At Eagle Crater, an outcrop of bedrock only about the height of a
street curb yielded evidence that the site was once covered by a body
of salty water deep enough to splash in. “That was the last dying gasp
of a body of water,” Squyres said. “The question that has intrigued us
since we left Eagle Crater is what preceded that. Was there a deep
body of water for a long time? Was there a shallow, short-lived playa?
We don’t know.”
The strategy for seeking answers is to examine older rocks from deeper
layers, so Opportunity was sent on drives totaling about 800 meters
(half a mile) to reach the deepest crater nearby, Endurance. This
crater excavated by the impact of a tiny asteroid or a piece of a
comet is about 130 meters (430 feet) wide and, from the highest point
on the rim, more than 20 meters (66 feet) deep, 10 times as deep as
Eagle. An exposure of outcrop in a cliff high on the inner wall across
from the rover’s current position reveals a stack of layers 5 to 10
meters (16 to 33 feet) tall. Other exposures around the inner slope of
the crater may be more accessible than the cliff, and chunks from the
same layers may have been thrown out onto surrounding ground by the
crater-forming impact.
“There is a rock unit below what we saw at Eagle Crater,” Squyres
said. “It looks fundamentally different from anything we’ve seen
before. It’s big. It’s massive. It has a story to tell us.”

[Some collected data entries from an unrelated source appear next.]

From an optimization exercise on the open Yosys and OpenROAD flow, aimed at small area; shortcuts taken in it are not production practice. The RTL was checked by simulation tests, not by an equivalence proof against the original design. No driver is modelled on the clock port, so clocking that relies on it looks cheaper here than on a real chip. No activity file was given, so power comes from the tool's default toggle rates.

==> module dsa_link, before the edit <==
module dsa_link (
    input  wire        clk,
    input  wire        rst,         
    input  wire        start,
    input  wire [18:0] HCMD,
    input  wire        tick,
    output wire        busy,
    output wire        done,
    output reg  [1:0]  status,
    output reg         req,
    output reg  [15:0] RXR,
    output wire        D_oe,
    output wire        D_o,
    input  wire        D_i,
    output wire        S_oe,
    output wire        S_o,
    input  wire        S_i,
    output wire        A_oe,
    output wire        A_o,
    input  wire        A_i
);
    localparam [4:0] IDLE0          = 5'b00000;    
    localparam [4:0] IDLE1          = 5'b00001;    
    localparam [4:0] P_READ         = 5'b00010;
    localparam [4:0] R_REL0         = 5'b00011;    
    localparam [4:0] R_SYNC_ACKLO   = 5'b00100;
    localparam [4:0] R_SYNC_ACKHI   = 5'b01011;    
    localparam [4:0] R_BIT_SAMPLE   = 5'b01100;    
    localparam [4:0] R_BIT_ACKLO    = 5'b01110;
    localparam [4:0] R_BIT_ACKHI    = 5'b01001;    
    localparam [4:0] R_CMP_ANNOUNCE = 5'b10100;    
    localparam [4:0] R_CMP_FINISH   = 5'b10000;   
    localparam [4:0] R_CMP_REL      = 5'b10101;
    localparam [4:0] T_REQ          = 5'b00101;    
    localparam [4:0] T_SYNC_DHI     = 5'b10010;   
    localparam [4:0] T_SOUT         = 5'b10011;   
    localparam [4:0] T_BIT_SETD     = 5'b10110;   
    localparam [4:0] T_BIT_SLO      = 5'b10111;
    localparam [4:0] T_BIT_REL      = 5'b10001;   
    localparam [4:0] T_CMP_AOUT     = 5'b00110;
    localparam [4:0] T_CMP_ALO      = 5'b01101;
    localparam [4:0] T_CMP_CHECK    = 5'b01000;   
    localparam [4:0] T_CMP_REL      = 5'b01111;   
    localparam [4:0] T_CMP_FAIL     = 5'b01010;
    reg  [4:0]  act;
    reg         wt;          
    reg  [6:0]  wdq;         
    reg  [16:0] sr;          
    reg  [4:0]  act_n;
    reg         wt_n;
    reg         cond;        
    localparam [6:0] WD_INV = 7'b1010101;
    wire [6:0] wd = wdq ^ WD_INV;
    wire exp   = (wd[5:0] == 6'b100000);
    wire failc = (wd[6:1] == 6'b100000);
    wire zero  = ~|sr[15:0];
    wire idle  = (act == IDLE0) || (act == IDLE1);
    assign busy = !idle;
    assign done = (act == IDLE1);
    assign D_oe = act[4];
    assign S_oe = act[4] & (act[2] | ~act[1]);
    assign A_oe = act[3];
    assign S_o  = act[2];
    assign A_o  = act[2];
    assign D_o  = ~(~act[2] & act[1] & ~act[0]) & ~(act[0] & (act[2] ~^ act[1]) & ~sr[16]);
    always @* begin
        if (act[4])
            cond = A_i ^ act[2] ^ act[1] ^ act[0];
        else if (act[3])
            cond = ((act[1] & ~act[2]) ? D_i : S_i) ~^ act[0];
        else if (act[2])
            cond = wd[0];        
        else
            cond = ~D_i;
    end
    always @* begin
        act_n = act;
        wt_n  = 1'b0;
        case (act)
            IDLE0, IDLE1: begin
                if (start) begin
                    case (HCMD[18:16])
                        3'b001:         act_n = P_READ;
                        3'b010:         act_n = R_REL0;
                        3'b011:         begin act_n = R_REL0; wt_n = 1'b1; end
                        3'b100, 3'b101: begin act_n = T_REQ; wt_n = 1'b1; end
                        default:        act_n = IDLE1;
                    endcase
                end
            end
            P_READ:         act_n = IDLE1;
            R_REL0:         act_n = R_SYNC_ACKLO;
            R_SYNC_ACKLO:   begin act_n = R_SYNC_ACKHI; wt_n = 1'b1; end
            R_SYNC_ACKHI:   begin act_n = R_BIT_SAMPLE; wt_n = 1'b1; end
            R_BIT_SAMPLE:   act_n = R_BIT_ACKLO;
            R_BIT_ACKLO:    begin act_n = R_BIT_ACKHI; wt_n = 1'b1; end
            R_BIT_ACKHI:    begin act_n = sr[16] ? R_CMP_ANNOUNCE : R_BIT_SAMPLE; wt_n = 1'b1; end
            R_CMP_ANNOUNCE: begin act_n = R_CMP_FINISH; wt_n = 1'b1; end
            R_CMP_FINISH:   act_n = R_CMP_REL;
            R_CMP_REL:      act_n = IDLE1;
            T_REQ:          begin act_n = T_SYNC_DHI; wt_n = 1'b1; end
            T_SYNC_DHI:     begin act_n = T_SOUT; wt_n = 1'b1; end
            T_SOUT:         act_n = T_BIT_SETD;
            T_BIT_SETD:     act_n = zero ? T_CMP_AOUT : T_BIT_SLO;
            T_BIT_SLO:      begin act_n = T_BIT_REL; wt_n = 1'b1; end
            T_BIT_REL:      begin act_n = T_BIT_SETD; wt_n = 1'b1; end
            T_CMP_AOUT:     act_n = T_CMP_ALO;
            T_CMP_ALO:      begin act_n = T_CMP_CHECK; wt_n = 1'b1; end
            T_CMP_CHECK:    begin act_n = D_i ? T_CMP_REL : T_CMP_FAIL; wt_n = D_i; end
            T_CMP_REL:      act_n = IDLE1;
            T_CMP_FAIL:     act_n = IDLE1;
            default:        act_n = IDLE0;
        endcase
    end
    wire fail = (wt && failc) || (!wt && act == T_CMP_FAIL);
    wire ok   = !wt && (act == P_READ || act == R_CMP_REL || act == T_CMP_REL);
    wire ill  = idle && start && (HCMD[18:16] == 3'b000 || HCMD[18:17] == 2'b11);
    always @(posedge clk) begin
        if (rst) begin
            act    <= IDLE0;
            wt     <= 1'b0;
            status <= 2'b00;
            req    <= 1'b0;
        end else begin
            if (wt) begin
                if (failc) begin
                    act <= IDLE1;
                    wt  <= 1'b0;
                end else if (cond) begin
                    wt  <= 1'b0;
                end
            end else begin
                act <= act_n;
                wt  <= wt_n;
            end
            if (fail)
                status <= 2'b01;
            else if (ok)
                status <= 2'b00;
            else if (ill)
                status <= 2'b10;
            if (!wt && act == P_READ)
                req <= ~D_i;
        end
        if (!wt)
            wdq <= WD_INV;
        else if (tick || exp || act == T_REQ)
            wdq <= {wd[5:0], ~(wd[6] ^ wd[3])} ^ WD_INV;
        if (idle)
            sr <= {HCMD[15], HCMD[14:8] & {7{HCMD[18]}}, HCMD[7:0] & {8{HCMD[18] & HCMD[16]}}, 1'b1};
        else if (!wt && act == R_BIT_SAMPLE)
            sr <= {sr[15:0], D_i};
        else if (!wt && act == T_BIT_REL)
            sr <= {sr[15:0], 1'b0};
        if (!wt && act == R_CMP_REL)
            RXR <= sr[15:0];
    end
endmodule
Settings: LEC_CHECK=0, CAP_MARGIN=0, CORE_MARGIN=2, CORE_UTILIZATION=65, GPL_TIMING_DRIVEN=0, SLEW_MARGIN=0; clock period 10.0 ns.
standard.sh (not shown) runs the stock make flow with config.mk's settings and CLKGATE_MAP_FILE= SYNTH_SCRIPT=/design/flow/synth_recipe.tcl, a recipe that flattens the netlist after the stock synthesis.
==> flow/flow/run.sh <==
#!/bin/bash
# Layout flow: the standard layout (standard.sh) with these changes:
#  - synthesis maps the logic with area-oriented ABC scripts (deep
#    synthesis with a few random seeds, then area mapping) instead of
#    ORFS's speed script, with adder extraction off (ADDER_MAP_FILE
#    empty) so that ABC sees all of the logic; the seeds run in
#    parallel and the smallest netlist is kept. Everything else in the
#    synthesis, registers included, is the standard one;
#  - the port buffers use the smallest buffer cell;
#  - the buffers synthesis leaves are removed at floorplan;
#  - CTS adds no dummy loads, and each clock buffer it inserts is then
#    sized down to the smallest clkbuf that keeps the estimated slew at
#    the pins it drives under CLK_SLEW_TARGET (flow/size_clkbufs.tcl).
# Each tool's output goes to a log file in this folder; temporary files
# stay inside this folder too.
set -euo pipefail
W=$PWD
mkdir -p "$W/tmp/xdg"
chmod 700 "$W/tmp/xdg"
export TMPDIR="$W/tmp"
export XDG_RUNTIME_DIR="$W/tmp/xdg"

ORFS_SYNTH=$FLOW_HOME/scripts/synth.tcl
grep -q 'log_cmd abc {\*}\$abc_args' "$ORFS_SYNTH"
grep -q 'SCRIPTS_DIR)/synth.tcl' synth_recipe.tcl
SEEDS="0 1 2 3"
for s in $SEEDS; do
  printf 'strash\n&get -n\n&deepsyn -T 60 -S %s\n&put\ndch -f\namap\ntopo\n' "$s" > "$W/flow/area_$s.abc"
  sed 's#log_cmd abc {\*}\$abc_args#log_cmd abc -script '"$W"'/flow/area_'"$s"'.abc {*}[lrange $abc_args 2 end]#' \
      "$ORFS_SYNTH" > "$W/flow/synth_orfs_area_$s.tcl"
  grep -q "$W/flow/area_$s.abc" "$W/flow/synth_orfs_area_$s.tcl"
  sed "s#\$::env(SCRIPTS_DIR)/synth.tcl#$W/flow/synth_orfs_area_$s.tcl#" synth_recipe.tcl > "$W/flow/synth_area_$s.tcl"
done

# synthesis, one run per seed, in parallel
for s in $SEEDS; do
  bash standard.sh SYNTH_SCRIPT="$W/flow/synth_area_$s.tcl" ADDER_MAP_FILE= \
      WORK_HOME="$W/syn_$s" synth > "synth_$s.log" 2>&1 &
done
wait
best=""
best_area=""
for s in $SEEDS; do
  rpt="$W/syn_$s/reports/sky130hd/dsa_link/base/synth_stat.txt"
  [[ -f "$rpt" ]] || continue
  a=$(awk '$1 ~ /^[0-9]+$/ && $3 ~ /sky130_fd_sc_hd__/ { if ($3 !~ /__(buf_|clkbuf_)/) s+=$2 } END{printf "%.3f", s}' "$rpt")
  echo "seed $s: synthesized area without buffers $a" >> synth_choice.log
  if [[ -z "$best" ]] || awk -v a="$a" -v b="$best_area" 'BEGIN{exit !(a < b)}'; then
    best=$s; best_area=$a
  fi
done
[[ -n "$best" ]]
echo "kept seed $best" >> synth_choice.log
rm -rf "$W/orfs"
cp -a "$W/syn_$best" "$W/orfs"

export BUFFER_PORTS_ARGS="-buffer_cell sky130_fd_sc_hd__buf_1"
export CTS_ARGS="-sink_clustering_enable -repair_clock_nets -dont_use_dummy_load"
export POST_CTS_TCL="$W/flow/size_clkbufs.tcl"
export CLK_SLEW_TARGET=0.110
bash standard.sh SYNTH_SCRIPT="$W/flow/synth_area_$best.tcl" ADDER_MAP_FILE= REMOVE_ABC_BUFFERS=1 finish > standard.log 2>&1
Other scripts of this flow, unchanged in this note and not shown: flow/flow/size_clkbufs.tcl
==> next run, changes <==
--- a/flow/design.v
+++ b/flow/design.v
@@ -45,11 +45,9 @@
     reg  [4:0]  act;
     reg         wt;          
-    reg  [6:0]  wdq;         
+    reg  [6:0]  wd;          
     reg  [16:0] sr;          
     reg  [4:0]  act_n;
     reg         wt_n;
     reg         cond;        
-    localparam [6:0] WD_INV = 7'b1010101;
-    wire [6:0] wd = wdq ^ WD_INV;
     wire exp   = (wd[5:0] == 6'b100000);
     wire failc = (wd[6:1] == 6'b100000);
@@ -144,7 +142,7 @@
         end
         if (!wt)
-            wdq <= WD_INV;
+            wd <= 7'd0;
         else if (tick || exp || act == T_REQ)
-            wdq <= {wd[5:0], ~(wd[6] ^ wd[3])} ^ WD_INV;
+            wd <= {wd[5:0], ~(wd[6] ^ wd[3])};
         if (idle)
             sr <= {HCMD[15], HCMD[14:8] & {7{HCMD[18]}}, HCMD[7:0] & {8{HCMD[18] & HCMD[16]}}, 1'b1};
The changed run produced a clean layout.
Area after synthesis rose by 1.8%.
Combinational power rose by 25%.
Final area rose by 2.3%.
Clock-buffer cell count does not change.
Wire length fell by 5.6%.
Non-clock buffer count rose by 1.
Clock power rose by 6.9%.
Global-route usage fell by 2.3 points.
Via count fell by 3.4%.

## separate check: timing with driven ports
How much do the figures lean on ideal ports? The routed layouts below were timed once more, with nothing changed but the port constraints.
Step 1, drivers: a clkbuf_16 drives clk and a buf_2 each remaining input, both assumed.
Step 2 adds t to the input delays and takes it off the output delays; t is the mean of the earliest and latest rising clock arrival at the registers after step 1. Input paths then give back, and output paths get back, about the clock's delay inside the block.
Slacks: ideal / step 1 / step 2; pairs: ideal / step 1.
run | t, ns | slack for setup (ns) | latest minus earliest clock arrival (ns) | worst slew at a driven data input, ns | pins driven straight from the clock port
the first run | 0.351 | 5.221 / 5.198 / 5.549 | 0.024 / 0.024 | 0.04 | 1
the second run | 0.353 | 5.019 / 4.997 / 5.350 | 0.035 / 0.036 | 0.03 | 1
After both steps setup and hold are still met in every run listed.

Brian Cooper, leader of JPL’s squad of rover drivers for Spirit and
Opportunity, said the initial view of the crater doesn’t settle
accessibility questions yet. “The slope right in front of us averages
18 to 20 degrees. Getting into the crater is no problem, but we have
a lot more work to do to assess whether we could get back out. That
depends on soil properties and slippage, as well as slope.” The
planned circuit around the rim will also require careful navigation.
“If you don’t go close enough to the lip, you can’t look in, but if
you go too far, you could fall in,” he said. “We’re going to have a
very interesting few weeks.”
When NASA sent astronauts to the lunar surface more than 30 years ago,
it was decided not to allow them to enter craters as fresh and steep
as Endurance, but Opportunity may be able to do what no human has done
before on another planet.
Scientists and engineers working with the other rover, Spirit, are
also examining images of a destination area to identify possible
targets of study and to assess how well the rover can get to them.
However, that destination area, informally named “Columbia Hills,”
still lies several weeks of travel ahead of Spirit. Images and
surface-temperature information from the NASA orbiters Mars Global
Surveyor and Mars Odyssey are supplementing Spirit’s own increasingly
detailed pictures of the hills. Nighttime surface temperatures
indicate that some areas within the hills are rockier than others,
said Amy Knudson, a rover science team collaborator from Arizona State
University, Tempe.
“The hills represent a different rock unit, likely older than the
plains we’re on,” Knudson said. “There are intriguing features in the
hills and we want to investigate the processes that formed them. We’re
especially interested to see if water played any role.”